In 1764 she became rich when her father died and left her £3,000. Frances Burney commented on how keen she was to attract a man. She attracted the attention of a gambler named Gilbreath Mahon but because she was seventeen and she lacked her mother's approval they had to go abroad. She was pregnant in 1770 and her mother allowed the couple to wed as long as it was in Britain. They married on 14 December 1770 and their son, Robert Mahon, was born in the following January. Her mother cut off the money supply, her husband deserted her and she returned to live with her mother. When her mother died she left an income to her but she left the capital to her son.

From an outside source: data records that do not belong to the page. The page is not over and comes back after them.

**src/rtl/sar_seq_pkg.sv**
```systemverilog
package sar_seq_pkg;

    localparam int NB_DEF = 8;

    typedef enum logic [2:0] {
        ST_IDLE,
        ST_SAMP,
        ST_BIT,
        ST_SETL,
        ST_FIRE,
        ST_FINE
    } seq_st_e;

    // one resolved decision from the bit timer
    typedef struct packed {
        logic take;
        logic val;
    } dec_t;

    // redundant capacitor weight in units, indexed from the LSB side
    function automatic int unsigned bit_weight(input int unsigned i);
        case (i)
            0:       return 8;
            1:       return 16;
            2:       return 24;
            3:       return 40;
            4:       return 64;
            5:       return 128;
            6:       return 256;
            default: return 480;
        endcase
    endfunction

    function automatic int unsigned max3(input int unsigned a, input int unsigned b,
                                         input int unsigned c);
        int unsigned m;
        m = (a > b) ? a : b;
        return (m > c) ? m : c;
    endfunction

endpackage

```
**src/rtl/sar_bit_timer.sv**
```systemverilog
module sar_bit_timer
    import sar_seq_pkg::*;
#(
    parameter int TO_CYC = 6
) (
    input  logic clk,
    input  logic rst,
    input  logic active,
    input  logic cmp_rdy,
    input  logic cmp_dec,
    output dec_t dec_o
);
    localparam int TW = $clog2(TO_CYC) + 1;

    logic [TW-1:0] wait_q;

    always_comb begin
        dec_o.take = active & (cmp_rdy | (wait_q == TW'(TO_CYC - 1)));
        dec_o.val  = active & cmp_rdy & cmp_dec;
    end

    always_ff @(posedge clk) begin
        if (rst || !active || dec_o.take) wait_q <= '0;
        else                              wait_q <= wait_q + 1'b1;
    end
endmodule

```
**src/rtl/sar_bit_bank.sv**
```systemverilog
module sar_bit_bank
    import sar_seq_pkg::*;
#(
    parameter int NBITS = 8,
    localparam int IDX_W = $clog2(NBITS)
) (
    input  logic             clk,
    input  logic             rst,
    input  logic             clr,
    input  dec_t             dec_i,
    input  logic [IDX_W-1:0] idx,
    output logic [NBITS-1:0] raw_q,
    output logic [NBITS-1:0] capp_q,
    output logic [NBITS-1:0] capn_q
);
    for (genvar i = 0; i < NBITS; i++) begin : g_bit
        always_ff @(posedge clk) begin
            if (rst || clr) begin
                raw_q[i]  <= 1'b0;
                capp_q[i] <= 1'b0;
                capn_q[i] <= 1'b0;
            end else if (dec_i.take && (idx == IDX_W'(i))) begin
                raw_q[i]  <= dec_i.val;
                capp_q[i] <= dec_i.val;
                capn_q[i] <= ~dec_i.val;
            end
        end
    end
endmodule

```
**src/rtl/sar_seq_ctrl.sv**
```systemverilog
module sar_seq_ctrl
    import sar_seq_pkg::*;
#(
    parameter int NBITS      = 8,
    parameter int SAMPLE_CYC = 4,
    parameter int FINE_CYC   = 8,
    parameter int SETTLE_W   = 4,
    localparam int IDX_W     = $clog2(NBITS)
) (
    input  logic                clk,
    input  logic                rst,
    input  logic                start,
    input  logic                take,
    input  logic [SETTLE_W-1:0] settle_cycles,
    output seq_st_e             st_q,
    output logic [IDX_W-1:0]    idx_q,
    output logic                clr,
    output logic                lvl_q
);
    localparam int CNT_W = $clog2(max3(SAMPLE_CYC, FINE_CYC, 1 << SETTLE_W)) + 1;

    logic [CNT_W-1:0] cnt_q;

    assign clr = (st_q == ST_IDLE) && start;

    always_ff @(posedge clk) begin
        if (rst) begin
            st_q  <= ST_IDLE;
            cnt_q <= '0;
            idx_q <= '0;
            lvl_q <= 1'b0;
        end else begin
            case (st_q)
                ST_IDLE: if (start) begin
                    st_q  <= ST_SAMP;
                    cnt_q <= '0;
                    lvl_q <= 1'b0;
                end
                ST_SAMP: if (cnt_q == CNT_W'(SAMPLE_CYC - 1)) begin
                    st_q  <= ST_BIT;
                    idx_q <= IDX_W'(NBITS - 1);
                    cnt_q <= '0;
                end else begin
                    cnt_q <= cnt_q + 1'b1;
                end
                ST_BIT: if (take) begin
                    if (idx_q == '0) begin
                        st_q  <= ST_SETL;
                        lvl_q <= 1'b1;
                        cnt_q <= '0;
                    end else begin
                        idx_q <= idx_q - 1'b1;
                    end
                end
                ST_SETL: if (cnt_q == CNT_W'(settle_cycles)) st_q <= ST_FIRE;
                         else cnt_q <= cnt_q + 1'b1;
                ST_FIRE: begin
                    st_q  <= ST_FINE;
                    cnt_q <= '0;
                end
                ST_FINE: if (cnt_q == CNT_W'(FINE_CYC - 1)) st_q <= ST_IDLE;
                         else cnt_q <= cnt_q + 1'b1;
                default: st_q <= ST_IDLE;
            endcase
        end
    end
endmodule

```
**src/rtl/sar_redund_seq.sv**
```systemverilog
module sar_redund_seq
    import sar_seq_pkg::*;
#(
    parameter int NBITS      = NB_DEF,
    parameter int SAMPLE_CYC = 4,
    parameter int TO_CYC     = 6,
    parameter int FINE_CYC   = 8,
    parameter int SETTLE_W   = 4
) (
    input  logic                clk,
    input  logic                rst,
    input  logic                start,
    input  logic [SETTLE_W-1:0] settle_cycles,
    input  logic                cmp_rdy,
    input  logic                cmp_dec,
    output logic                smp_en,
    output logic                cmp_fire,
    output logic [NBITS-1:0]    cap_p,
    output logic [NBITS-1:0]    cap_n,
    output logic [NBITS-1:0]    raw_bits,
    output logic                lvl_shift,
    output logic                fine_go,
    output logic                ct_en
);
    localparam int IDX_W = $clog2(NBITS);

    seq_st_e          st;
    logic [IDX_W-1:0] idx;
    logic             clr;
    dec_t             dec;

    sar_seq_ctrl #(
        .NBITS(NBITS), .SAMPLE_CYC(SAMPLE_CYC), .FINE_CYC(FINE_CYC), .SETTLE_W(SETTLE_W)
    ) u_ctrl (
        .clk(clk), .rst(rst), .start(start), .take(dec.take),
        .settle_cycles(settle_cycles), .st_q(st), .idx_q(idx), .clr(clr), .lvl_q(lvl_shift)
    );

    sar_bit_timer #(.TO_CYC(TO_CYC)) u_tmr (
        .clk(clk), .rst(rst), .active(st == ST_BIT),
        .cmp_rdy(cmp_rdy), .cmp_dec(cmp_dec), .dec_o(dec)
    );

    sar_bit_bank #(.NBITS(NBITS)) u_bank (
        .clk(clk), .rst(rst), .clr(clr), .dec_i(dec), .idx(idx),
        .raw_q(raw_bits), .capp_q(cap_p), .capn_q(cap_n)
    );

    assign smp_en   = (st == ST_SAMP);
    assign cmp_fire = (st == ST_BIT);
    assign fine_go  = (st == ST_FIRE);
    assign ct_en    = (st == ST_SETL) || (st == ST_FIRE) || (st == ST_FINE);
endmodule

```
**config.mk**
```make
export PLATFORM = sky130hd
export DESIGN_NAME = sar_redund_seq
export DESIGN_NICKNAME = d
export VERILOG_FILES = /design/src/rtl/sar_seq_pkg.sv /design/src/rtl/sar_bit_timer.sv /design/src/rtl/sar_bit_bank.sv /design/src/rtl/sar_seq_ctrl.sv /design/src/rtl/sar_redund_seq.sv
export SDC_FILE = /design/constraint.sdc
export NUM_CORES = 1
export LEC_CHECK = 0
export ABC_AREA = 1
export CORE_AREA = 3 3 72 74
export CTS_CLUSTER_DIAMETER = 40
export DETAILED_ROUTE_END_ITERATION = 12
export DIE_AREA = 0 0 75 77
export PLACE_DENSITY = 0.71
export RECOVER_POWER = 25
export SLEW_MARGIN = 20
export SYNTH_ARGS = -nofsm -noshare
export SYNTH_HDL_FRONTEND = slang
export SYNTH_SLANG_ARGS = --single-unit
```
**constraint.sdc**
```tcl
create_clock -name clk -period 2.65 [get_ports clk]
set_clock_uncertainty 0.05 [all_clocks]
set_input_delay 0.6625 -clock clk [delete_from_list [all_inputs] [get_ports clk]]
set_output_delay 0.6625 -clock clk [all_outputs]
set_load 0.03 [all_outputs]
```
; ---- After elaboration in Yosys (flattened, before gate mapping)
; Index checks and enable logic that the tools add are counted.
[op_classes]
n_mux = 22
n_reduce_logical = 24
bitwise = 5
eq_ne = 25
addsub = 3
[ops]
columns = cell, n
row1 = $mux W5, 6
row2 = $pmux W5 S6, 1
row3 = $mux W3, 9
row4 = $eq A3 B3 Y1 const B, 6
row5 = $pmux W3 S6, 1
row6 = $eq A3 B2 Y1 const B, 4
row7 = $reduce_and A6 Y1, 2
row8 = $ne A2 B2 Y1 const B, 5
row9 = $logic_and A1 B1 Y1, 9
row10 = $ne A2 B1 Y1 const B, 4
row11 = $reduce_and A4 Y1, 2
row12 = $eq A3 B1 Y1 const B, 2
row13 = $logic_not A3 Y1, 2
row14 = $pmux W3 S2, 1
row15 = $reduce_bool A6 Y1, 1
row16 = $add A5 B1 Y5 const B, 1
row17 = $eq A5 B2 Y1 const B, 1
row18 = $eq A5 B3 Y1 const B, 1
row19 = $eq A5 B4 Y1, 1
row20 = $logic_or A1 B1 Y1, 5
row21 = $add A4 B1 Y4 const B, 1
row22 = $eq A4 B3 Y1 const B, 1
row23 = $reduce_bool A2 Y1, 2
row24 = $and A1 B1 Y1, 3
row25 = 6 further kinds, 8
[word_totals]
register_bits = 32
inputBits = 9

; ---- Logic depth before layout (Yosys ltp)
; Gate-level depths: netlist of run 1.
[logic_depth]
depth_word = 5
ltp_mapped = 11
ltp_nobuf = 10

; ---- Cells and area by module
; A second synthesis of run 1 with hierarchy kept.
[unflattened]
hier_cells = 283
hier_area_um2 = 1901.8
[by_module_without_submodules]
columns = mod, seq_area_each_um2, area_each_um2, n_inst, cells_per_inst
row1 = sar_seq_ctrl, 240.2, 943.4, 1, 150
row2 = sar_bit_bank, 320.3, 705.7, 1, 95
row3 = sar_bit_timer, 80.1, 211.5, 1, 29
row4 = sar_redund_seq, 0.0, 41.3, 1, 9

; ---- Worst setup path before layout of run 1
; Ideal clock, no wire load.
[synth_timing]
path_type = reg-to-output
start = register u_ctrl.st_q[2]
end = output port ct_en
stages_incl_launch_ff = 5
path_slack_ps = 516
t_required_ps = 1938
arrival_time_ps = 1422
path_cell_list = dfxtp_1 > inv_2 > nor2_1 > inv_1 > nand2_1
[synth_via]
elab_chain_cells = 3
[synth_rtl]
columns = element, line
row1 = from (decl), sar_seq_ctrl.sv:15  ; output seq_st_e st_q,
row2 = from (signal assigned), sar_seq_ctrl.sv:28  ; st_q <= ST_IDLE;
row3 = from (signal assigned), sar_seq_ctrl.sv:35  ; st_q <= ST_SAMP;
row4 = from (signal assigned), sar_seq_ctrl.sv:40  ; st_q <= ST_BIT;
row5 = $eq A3 B3 Y1, -
row6 = net fine_go, sar_redund_seq.sv:22  ; output logic fine_go,
row7 = $logic_or A1 B1 Y1 (2 in series), sar_redund_seq.sv:52  ; assign ct_en = (st == ST_SETL) || (st == ST_FIRE) || (st == ST_FINE);
row8 = to (decl), sar_redund_seq.sv:23  ; output logic ct_en
; The timed path passes the listed nets, and every way through them passes these cells.

; ---- Worst setup path after layout of run 1
[layout_timing]
start = register u_ctrl.st_q[1]
end = output port smp_en
[layout_via]
elab_chain_cells = 1
[layout_rtl]
columns = element, line
row1 = $eq A3 B1 Y1, sar_redund_seq.sv:49  ; assign smp_en = (st == ST_SAMP);
row2 = to (decl), sar_redund_seq.sv:16  ; output logic smp_en,
; Every way passes these cells.

==> flow_metrics.py, run 1 <==
metrics = {
    "cts": {
        "clock_sink_count": 32,
        "clkLatencyLatePin_ps": 280,
        "cts_setup_buffers": 0,
        "cts-buffers-inserted": 5,
        "clkTransAtPathRegs_ps": 60,
        "root_buffer": "clkbuf_8",
        "cts_tree": "done",
        "ctsResizeCount": 0,
        "cts.path.max_buffers": 2,
        "htreeDepth": 2,
        "cts_hold_buffers": 0,
    },
    "global_routing": {
        "grt_overflow": 0,
        "grt_max_degree": 18,
        "antenna_found_initial": 0,
        "grt_use_total_pct": 13.8,
        "first_global_vias": 1499,
        "grt_pass1_wl_um": 6380,
    },
    "finish": {
        "diodes": 0,
        "instances_no_fill": 353,
        "most-common-layout-cells": "nand2_1, clkdlybuf4s50_1, inv_1, dfxtp_1, a21oi_1",
        "fillers": 473,
        "final_area_um2": 2270,
        "utilization_pct": 48.8,
        "area_growth_pct": 25.4,
        "layout-drive-gt1-share_pct": 8.36,
        "nets": 316,
        "final_common_cell": "nand2_1",
    },
    "logic_synthesis": {
        "ys_seq_elements": 32,
        "netlist-cell-type-count": 25,
        "synth_area_um2": 1810,
        "synthCells": 263,
        "synth.avg_cell_area_um2": 6.89,
        "yosys_warnings": 0,
        "ys_seq_area_share_pct": 35.4,
        "synth_nets": 280,
    },
    "setup_path": {
        "path_buf_inv": 2,
        "crit_chain": "inv_1, nand2_1, nor2_2, clkdlybuf4s50_1",
        "worstSetupStartpointType": "register",
        "crit_start": "u_ctrl.st_q[1]$_SDFFE_PP0P_",
        "critical_path_class": "reg2out",
        "cp_top_family": "buffers and inverters",
        "cp_max_fo": 5,
        "critPathMaxStageDelay_ps": 710,
        "cp_slowest_cell": "clkdlybuf4s50_1",
        "worstPathRequired_ps": 1940,
        "critPathCaptureType": "output port",
        "rr_startpoint": "u_ctrl.cnt_q[0]$_SDFFE_PP0P_",
        "r2r_slack_ps": 760,
        "crit_arrival_ps": 1810,
    },
    "sta": {
        "tns_ps": 0,
        "finalCriticalPeriod_ps": 2520,
        "timing_hold_violations_final": 0,
        "slew_violations": 0,
        "rsz0062_at_grt": "false",
        "fin_hold_ws_ps": 398,
        "max_freq_mhz": 397,
        "slew_headroom_pct": 51.8,
        "layout_setup_ws_ps": 128,
        "finalSetupViolCount": 0,
        "tightest_slew_ps": 724,
        "min_period_over_period_pct": 95.2,
    },
    "detailed_routing": {
        "num_vias": 1705,
        "routed_wl_um": 3850,
        "drc": 0,
        "initialDrtViolationCount": 172,
        "ant_nets": 0,
        "firstDrtPassIters": 4,
        "wire_per_inst_um": 10.9,
        "via_per_inst": 4.83,
    },
    "die": {
        "die-area_um2": 5780,
        "start_util_pct": 38.9,
        "ios": 38,
        "dieWidth_um": 75,
        "fp.dieH_um": 77,
        "core-area_um2": 4660,
        "num_rows": 25,
    },
    "placement": {
        "gp_congestion": 0.941,
        "numPortBuffers": 37,
        "dpl.hpwl_um": 2960,
        "placed_area_um2": 2190,
        "post-place-ws_ps": 316,
        "post-place-cells": 346,
    },
    "power": {
        "vdd_drop_max_mv": 0.273,
        "p_per_area_nw_per_um2": 769,
        "leakage_nw": 0.973,
        "total_power_mw": 1.75,
    },
    "min_path": {
        "hold_path.class": "reg2reg",
        "holdCritStartpoint": "u_ctrl.lvl_q$_SDFFE_PP0P_",
    },
    "run_status": {
        "status": "finished clean",
    },
    "job": {
        "cap_violations": 0,
    },
}
registers in the layout (all words and copies together) (netlist names):
name	cells
u_bank.capn_q	8
u_bank.raw_q	7
u_ctrl.cnt_q	5
u_tmr.wait_q	4
u_ctrl.idx_q	3
u_ctrl.st_q	3
u_bank.capp_q	1
u_ctrl.lvl_q	1
tightest hold or removal path, delay by kind of cell, from the launching register on:
family	cells	cell delay [ps]
compound gates	1	50
buf+inv	1	40
flops	1	310
report_power, final:
group / switching, mW / internal (mW)
Combinational: 0.505 / 0.262
Sequential: 0.0836 / 0.550
Clock: 0.169 / 0.178
kinds of logic after synthesis:
| family | Yosys count | share of synthesized area (%) |
|---|---|---|
| AO/OA/AOI/OAI | 39 | 11.9 |
| XOR/XNOR | 3 | 1.45 |
| adder cells (fa/ha/maj) | 8 | 5.53 |
| buffers and inverters | 45 | 11.1 |
| flip-flops | 32 | 35.4 |
| AND/OR/NAND/NOR | 136 | 34.7 |
routing by layer:
metal	GRT usage, %	wire length (um)	vias to the layer above
met4	5.34	56	0
met5	0	0	-
li1	-	-	909
met1	18.3	1900	748
met3	3.15	168	6
met2	21.3	1730	42
final timing paths:
path                             endpoint  cells after the start
max                                smp_en                      4
max reg2reg  u_ctrl.idx_q[0]$_SDFFE_PP0P_                      6
min             u_ctrl.lvl_q$_SDFFE_PP0P_                      2
min reg2reg     u_ctrl.lvl_q$_SDFFE_PP0P_                      2
synthesized netlist by cell type:
cell       instances  area (um2)
o31ai_4            1        21.3
nor2_2             4        25.0
a21oi_1           28         140
nor2_1            25        93.8
xor2_1             2        17.5
or2_2              1        6.26
nand2_4            1        11.3
o2111ai_1          1        8.76
nor2_4             3        33.8
ha_1               8         100
inv_2              3        11.3
o21ai_0            7        35.0
xnor2_1            1        8.76
inv_1             32         120
nand2_1           68         255
dfxtp_1           32         641
o21ai_1            2        10.0
nand2_2            1        6.26
nand3_1           20         100
nand4_1            9        56.3
buf_2              2        10.0
nand3_2            2        20.0
buf_4              8        60.1
nor3b_1            1        7.51
nand4_2            1        12.5
layout make-up:
type	count	area, um2	share of cell area (%)
clock inverters	1	5.00	0.220
inverters	35	131	5.78
clock buffers	6	72.6	3.19
well taps	54	67.6	2.97
multi-input cells	186	970	42.7
repair buffers	39	384	16.9
flip-flops and latches	32	642	28.2
Power figures use the tool's default switching activity.
==> inputs of run 2 (changes only) <==
--- a/config.mk
+++ b/config.mk
@@ -10,7 +10,7 @@
 export CTS_CLUSTER_DIAMETER = 40
 export DETAILED_ROUTE_END_ITERATION = 12
 export DIE_AREA = 0 0 75 77
-export PLACE_DENSITY = 0.71
+export PLACE_DENSITY = 0.67
 export RECOVER_POWER = 25
 export SLEW_MARGIN = 20
 export SYNTH_ARGS = -nofsm -noshare
==> run 2 against run 1 <==
Via count did not move. Sequential power barely moved. Clock power rose by 31%. First-iteration DRC count fell by 60%. Non-clock buffer count did not move. Clock-buffer cell count did not move. Critical path depth did not move. Sequential cell count did not move. Global-route usage rose by 0.68 points. Combinational power fell by 2%. Largest power group unchanged. Highest routed layer unchanged.
==> flow_metrics.py, run 2 (synthesized netlist as in run 1, its figures left out) <==
metrics = {
    "cts": {
        "htreeDepth": 2,
        "cts_hold_buffers": 0,
        "ctsResizeCount": 1,
        "cts.path.max_buffers": 2,
        "cts-buffers-inserted": 5,
        "cts_setup_buffers": 0,
        "clock_sink_count": 32,
        "root_buffer": "clkbuf_8",
        "cts_tree": "done",
        "clkTransAtPathRegs_ps": 70,
        "clkLatencyLatePin_ps": 280,
    },
    "finish": {
        "diodes": 0,
        "most-common-layout-cells": "nand2_1, clkdlybuf4s50_1, inv_1, dfxtp_1, a21oi_1",
        "regMostFlops": "u_bank.capn_q",
        "final_area_um2": 2290,
        "nets": 316,
        "largest_register_ff_count": 8,
        "utilization_pct": 49.1,
        "layout-drive-gt1-share_pct": 8.33,
        "fillers": 477,
        "area_growth_pct": 26.3,
        "top_regs": "u_bank.capn_q: 8 flops, u_bank.raw_q: 7 flops, u_ctrl.cnt_q: 5 flops",
        "final_common_cell": "nand2_1",
    },
    "setup_path": {
        "critPathMaxStageDelay_ps": 710,
        "path_buf_inv": 2,
        "critPathCaptureType": "output port",
        "worstSetupStartpointType": "register",
        "critical_path_class": "reg2out",
        "crit_chain": "inv_1, nand2_1, nor2_2, clkdlybuf4s50_1",
        "cp_slowest_cell": "clkdlybuf4s50_1",
        "cp_max_fo": 5,
        "worstPathRequired_ps": 1940,
        "cp_top_family": "buffers and inverters",
        "crit_arrival_ps": 1790,
    },
    "placement": {
        "gp_congestion": 0.879,
        "placed_area_um2": 2190,
        "numPortBuffers": 37,
        "dpl.hpwl_um": 2980,
    },
    "sta": {
        "slew_violations": 0,
        "finalCriticalPeriod_ps": 2510,
        "max_freq_mhz": 399,
        "finalSetupViolCount": 0,
        "tightest_slew_ps": 694,
        "slew_headroom_pct": 53.7,
        "rsz0062_at_grt": "false",
        "min_period_over_period_pct": 94.6,
        "timing_hold_violations_final": 0,
        "fin_hold_ws_ps": 412,
        "tns_ps": 0,
    },
    "die": {
        "dieWidth_um": 75,
        "die-area_um2": 5780,
        "num_rows": 25,
        "fp.dieH_um": 77,
        "ios": 38,
        "core-area_um2": 4660,
        "start_util_pct": 38.9,
    },
    "power": {
        "p_per_area_nw_per_um2": 802,
        "vdd_drop_max_mv": 0.430,
        "leakage_nw": 0.985,
    },
    "detailed_routing": {
        "wire_per_inst_um": 10.8,
        "ant_nets": 0,
        "firstDrtPassIters": 4,
        "initialDrtViolationCount": 68,
        "via_per_inst": 4.82,
        "routed_wl_um": 3830,
        "num_vias": 1705,
        "drc": 0,
    },
    "min_path": {
        "hold_path.class": "reg2reg",
    },
    "global_routing": {
        "grt_use_total_pct": 14.5,
        "grt_max_degree": 18,
        "grt_pass1_wl_um": 6570,
        "antenna_found_initial": 0,
        "first_global_vias": 1486,
        "grt_overflow": 0,
    },
    "job": {
        "cap_violations": 0,
    },
    "run_status": {
        "status": "finished clean",
    },
}
## run 2: changes by cell type in the layout (fill, tap and decap cells not counted), sizes merged
| cell | change |
|---|---|
| bufinv | +1 |
## run 2: final timing paths
path,from,cells past startpoint,end,slack [ps]
max reg2reg,u_ctrl.cnt_q[0]$_SDFFE_PP0P_,6,u_ctrl.idx_q[0]$_SDFFE_PP0P_,870
min,u_bank.capn_q[2]$_SDFFE_PP0P_,2,u_bank.capn_q[2]$_SDFFE_PP0P_,410
min reg2reg,u_bank.capn_q[2]$_SDFFE_PP0P_,2,u_bank.capn_q[2]$_SDFFE_PP0P_,410
max,u_ctrl.st_q[1]$_SDFFE_PP0P_,4,smp_en,140
## run 2: worst min-delay path, delay by kind of cell (launching register included)
kind	cells	cell delay, ps
compound gates	1	50
flops	1	310
simple gates	1	60
## run 2: report_power, final
part	leakage, nW	total, mW	internal, mW	switching (mW)
registers	0.260	0.633	0.550	0.0829
clock network	0.0552	0.454	0.279	0.175
logic	0.670	0.747	0.258	0.490
## run 2: final cells by class
class / instances / area, um2 / share of cell area (%)
repair buffers: 39 / 384 / 16.8
clock buffers: 6 / 72.6 / 3.17
multi-input cells: 186 / 956 / 41.8
flip-flops and latches: 32 / 642 / 28.0
inverters: 35 / 131 / 5.74
clock inverters: 2 / 35.0 / 1.53
well taps: 54 / 67.6 / 2.95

By 1776 she was notorious for her love of clothes and the men she was being seen with. She was friends with others who were disreputable including Lord Cholmondeley and the courtesans Grace Elliott and Kitty Frederick. Although her mother had hoped that her relatives would care for her, they disowned her. Her adulteries were published in the Morning Post, she was said to be pregnant, and her husband was said to have received £500 to prevent him from naming her correspondents in court.

In 1781 an engraving of her and George Bodens with the title "The Bird of Paradise and Colonel Witwou'd" and another print satirising her hats and dress were published. She was nicknamed the "Bird of Paradise" because of her brightly coloured and outrageous clothes.

Mahon appeared on the stage and despite the plays being successful her performance was considered poor. She did continue to gather interest from the public for her clothes and in particular her hats.

She was heard of in 1808 but where and when she died is unknown.